I don’t think anyone is saying you are not a good kind mum in any way op.

You parent your way and your dh parents another but honestly a few hours over a lunch won’t make much difference to his results. Presumably your ds can now choose to go to see his dad or not at his age so it will be out of your hands soon.

I hope he does well Smile

siwel123 · 04/06/2018 00:54

YABU.
Again yes he took him out before his exams.
What did you do...

  1. Not make him revise for 4 days.
  2. Took him out to lots of activities.
Coyoacan · 04/06/2018 00:55

I went to a high-achieving grammar school and we were always told to relax on the day before an exam.

bathildab · 04/06/2018 01:08

I'm with you OP. Astonished how many people think this is ok (and also how many people think revision should be done and just relax the day before - ha! wonder how many put that into practice themselves or with their own kids!)

sweeneytoddsrazor · 04/06/2018 01:16

(and also how many people think revision should be done and just relax the day before - ha! wonder how many put that into practice themselves or with their own kids!)

Well i do.

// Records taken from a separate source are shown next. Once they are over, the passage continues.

module pergate_accum_late_bad_ngates #(
   parameter int ngates = 1
) ();
   if (ngates < 1) begin : g_err
      $error("pergate_accum_late: ngates must be >= 1");
   end
endmodule

module pergate_accum_late #(
   parameter int ngates = 8
) (
   input  logic                                 clk,
   input  logic                                 rstb,
   input  logic                                 en,
   input  logic [ngates-1:0]                    gate_ready,
   input  logic [ngates-1:0][2:0][`F_NBITS-1:0] gate_in,
   output logic                                 ready,
   output logic                                 ready_pulse,
   output logic [2:0][`F_NBITS-1:0]             sum_out
);
   localparam int W      = `F_NBITS;
   localparam int ngbits = $clog2(ngates + 1);
   localparam logic [ngbits-1:0] LAST = ngbits'(ngates - 1);
`ifdef PERGATE_ACCUM_PARALLEL_EN
   localparam int NADD = 3;
`else
   localparam int NADD = 1;
`endif

   typedef enum logic [1:0] {ST_IDLE, ST_WAIT, ST_ADD, ST_DONE} state_t;

   if (ngates < 1) begin : g_bad
      pergate_accum_late_bad_ngates #(.ngates(ngates)) u_bad ();
   end

   state_t                  r_state;
   logic [2:0][W-1:0]       r_sum;
   logic [ngbits-1:0]       r_cnt;
`ifndef PERGATE_ACCUM_PARALLEL_EN
   logic [1:0]              r_pt;
`endif
   logic                    r_add_en;
   logic                    r_en_dly;
   logic                    r_ready_pulse;

   logic                    w_start;
   logic [2:0][W-1:0]       w_row;
   logic [NADD-1:0][W-1:0]  w_add_a;
   logic [NADD-1:0][W-1:0]  w_add_b;
   logic [NADD-1:0][W-1:0]  w_add_out;
   logic [NADD-1:0]         w_add_rdy;
   logic                    w_all_rdy;

   assign w_start   = en & ~r_en_dly;
   assign w_all_rdy = &w_add_rdy;

   always_comb begin
      w_row = '0;
      for (int g = 0; g < ngates; g++) begin
         if (r_cnt == ngbits'(g)) w_row = gate_in[g];
      end
   end

   for (genvar gi = 0; gi < NADD; gi++) begin : g_add
`ifdef PERGATE_ACCUM_PARALLEL_EN
      assign w_add_a[gi] = r_sum[gi];
      assign w_add_b[gi] = w_row[gi];
`else
      assign w_add_a[gi] = r_sum[r_pt];
      assign w_add_b[gi] = w_row[r_pt];
`endif
      field_adder #(.W(W)) u_add (
         .clk     (clk),
         .rstb    (rstb),
         .i_en    (r_add_en),
         .i_a     (w_add_a[gi]),
         .i_b     (w_add_b[gi]),
         .o_ready (w_add_rdy[gi]),
         .o_sum   (w_add_out[gi])
      );
   end

   always_ff @(posedge clk or negedge rstb) begin
      if (!rstb) begin
         r_state       <= ST_IDLE;
         r_sum         <= '0;
         r_cnt         <= '0;
`ifndef PERGATE_ACCUM_PARALLEL_EN
         r_pt          <= '0;
`endif
         r_add_en      <= 1'b0;
         r_en_dly      <= 1'b1;
         r_ready_pulse <= 1'b0;
      end else begin
         r_en_dly      <= en;
         r_ready_pulse <= 1'b0;
         case (r_state)
            ST_IDLE: if (w_start) r_state <= ST_WAIT;
            ST_WAIT: begin
               if (&gate_ready) begin
                  r_sum <= gate_in[0];
                  r_cnt <= ngbits'(1);
`ifndef PERGATE_ACCUM_PARALLEL_EN
                  r_pt  <= '0;
`endif
                  if (ngates == 1) begin
                     r_state <= ST_DONE;
                  end else begin
                     r_add_en <= 1'b1;
                     r_state  <= ST_ADD;
                  end
               end
            end
            ST_ADD: begin
               // The enable cycle is skipped so the adder's pre-enable ready is ignored.
               if (r_add_en) begin
                  r_add_en <= 1'b0;
               end else if (w_all_rdy) begin
`ifdef PERGATE_ACCUM_PARALLEL_EN
                  r_sum <= w_add_out;
                  r_cnt <= r_cnt + ngbits'(1);
                  if (r_cnt == LAST) r_state  <= ST_DONE;
                  else               r_add_en <= 1'b1;
`else
                  r_sum[r_pt] <= w_add_out[0];
                  if (r_pt == 2'd2) begin
                     r_pt  <= '0;
                     r_cnt <= r_cnt + ngbits'(1);
                     if (r_cnt == LAST) r_state  <= ST_DONE;
                     else               r_add_en <= 1'b1;
                  end else begin
                     r_pt     <= r_pt + 2'd1;
                     r_add_en <= 1'b1;
                  end
`endif
               end
            end
            ST_DONE: begin
               r_ready_pulse <= 1'b1;
               r_state       <= ST_IDLE;
            end
            default: r_state <= ST_IDLE;
         endcase
      end
   end

   assign ready       = (r_state == ST_IDLE) & ~w_start;
   assign ready_pulse = r_ready_pulse;
   assign sum_out     = r_sum;
endmodule
### config.mk
export PLATFORM = sky130hd
export DESIGN_NAME = pergate_accum_late
export DESIGN_NICKNAME = d
export VERILOG_FILES = /design/src/rtl/pergate_accum_late.sv
export SDC_FILE = /design/constraint.sdc
export NUM_CORES = 2
export LEC_CHECK = 0
export ABC_AREA = 1
export BUFFER_PORTS_ARGS = -buffer_cell sky130_fd_sc_hd__buf_2
export CAP_MARGIN = 40
export CELL_PAD_IN_SITES_DETAIL_PLACEMENT = 0
export CELL_PAD_IN_SITES_GLOBAL_PLACEMENT = 1
export CORE_AREA = 2 2 650 652
export CTS_CLUSTER_SIZE = 40
export DETAILED_ROUTE_END_ITERATION = 10
export DIE_AREA = 0 0 652 654
export PLACE_DENSITY = 0.39
export SYNTH_ARGS = -nofsm -noshare
export SYNTH_HDL_FRONTEND = slang
export SYNTH_SLANG_ARGS = --single-unit
export TNS_END_PERCENT = 100
### constraint.sdc
create_clock -name clk -period 11.9 [get_ports clk]
set_clock_uncertainty 0.05 [all_clocks]
set_input_delay 2.38 -clock clk [delete_from_list [all_inputs] [get_ports clk]]
set_output_delay 2.38 -clock clk [all_outputs]
set_load 0.005 [all_outputs]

As I have already said we went out for lunch and an afternoon stroll. DD did some revision this morning but she has been revising since xmas at least. This includes staying at school for an extra hour and a half a couple of days a week, going to the Saturday morning revision club at school and going into school during easter holidays for revision. She certainly didn't take 4 days off over the half term she did revision every day along with down time.

Ohmydayslove · 04/06/2018 01:20

bsthildab

Yes it’s quite common advice from schools to have down time before exams.

If you need to cram the day before any exam you havnt put the work in before.

We did this with all our teenagers.

Petalflowers · 04/06/2018 01:30

I’d be cross also.

I have dcs doing exams as well. It’s okay to have time out, and mine do, but this has been considered before, and revision worked around it.

To spend the whole day out, without prior warning, is unacceptable.,

sweeneytoddsrazor · 04/06/2018 01:35

To spend the whole day out, without prior warning, is unacceptable.

He spent 4 hours out 4 hours not the whole day, he also revised in the morning before he went out. He also last week whilst with his Mum spent 4 days yes 4 days on his PS4 instead of revising. Dad is getting a raw deal here.

littlehouseonthep · 04/06/2018 02:02

I wouldn't make my dc do something stressful the day before their exams start. I would encourage them to relax and clear their head though. I spent the week before my exams winding down, think we met teachers at a jazz festival I was going to the weekend before. The revision should be sorted by now. It is stressful for parents and dc alike though.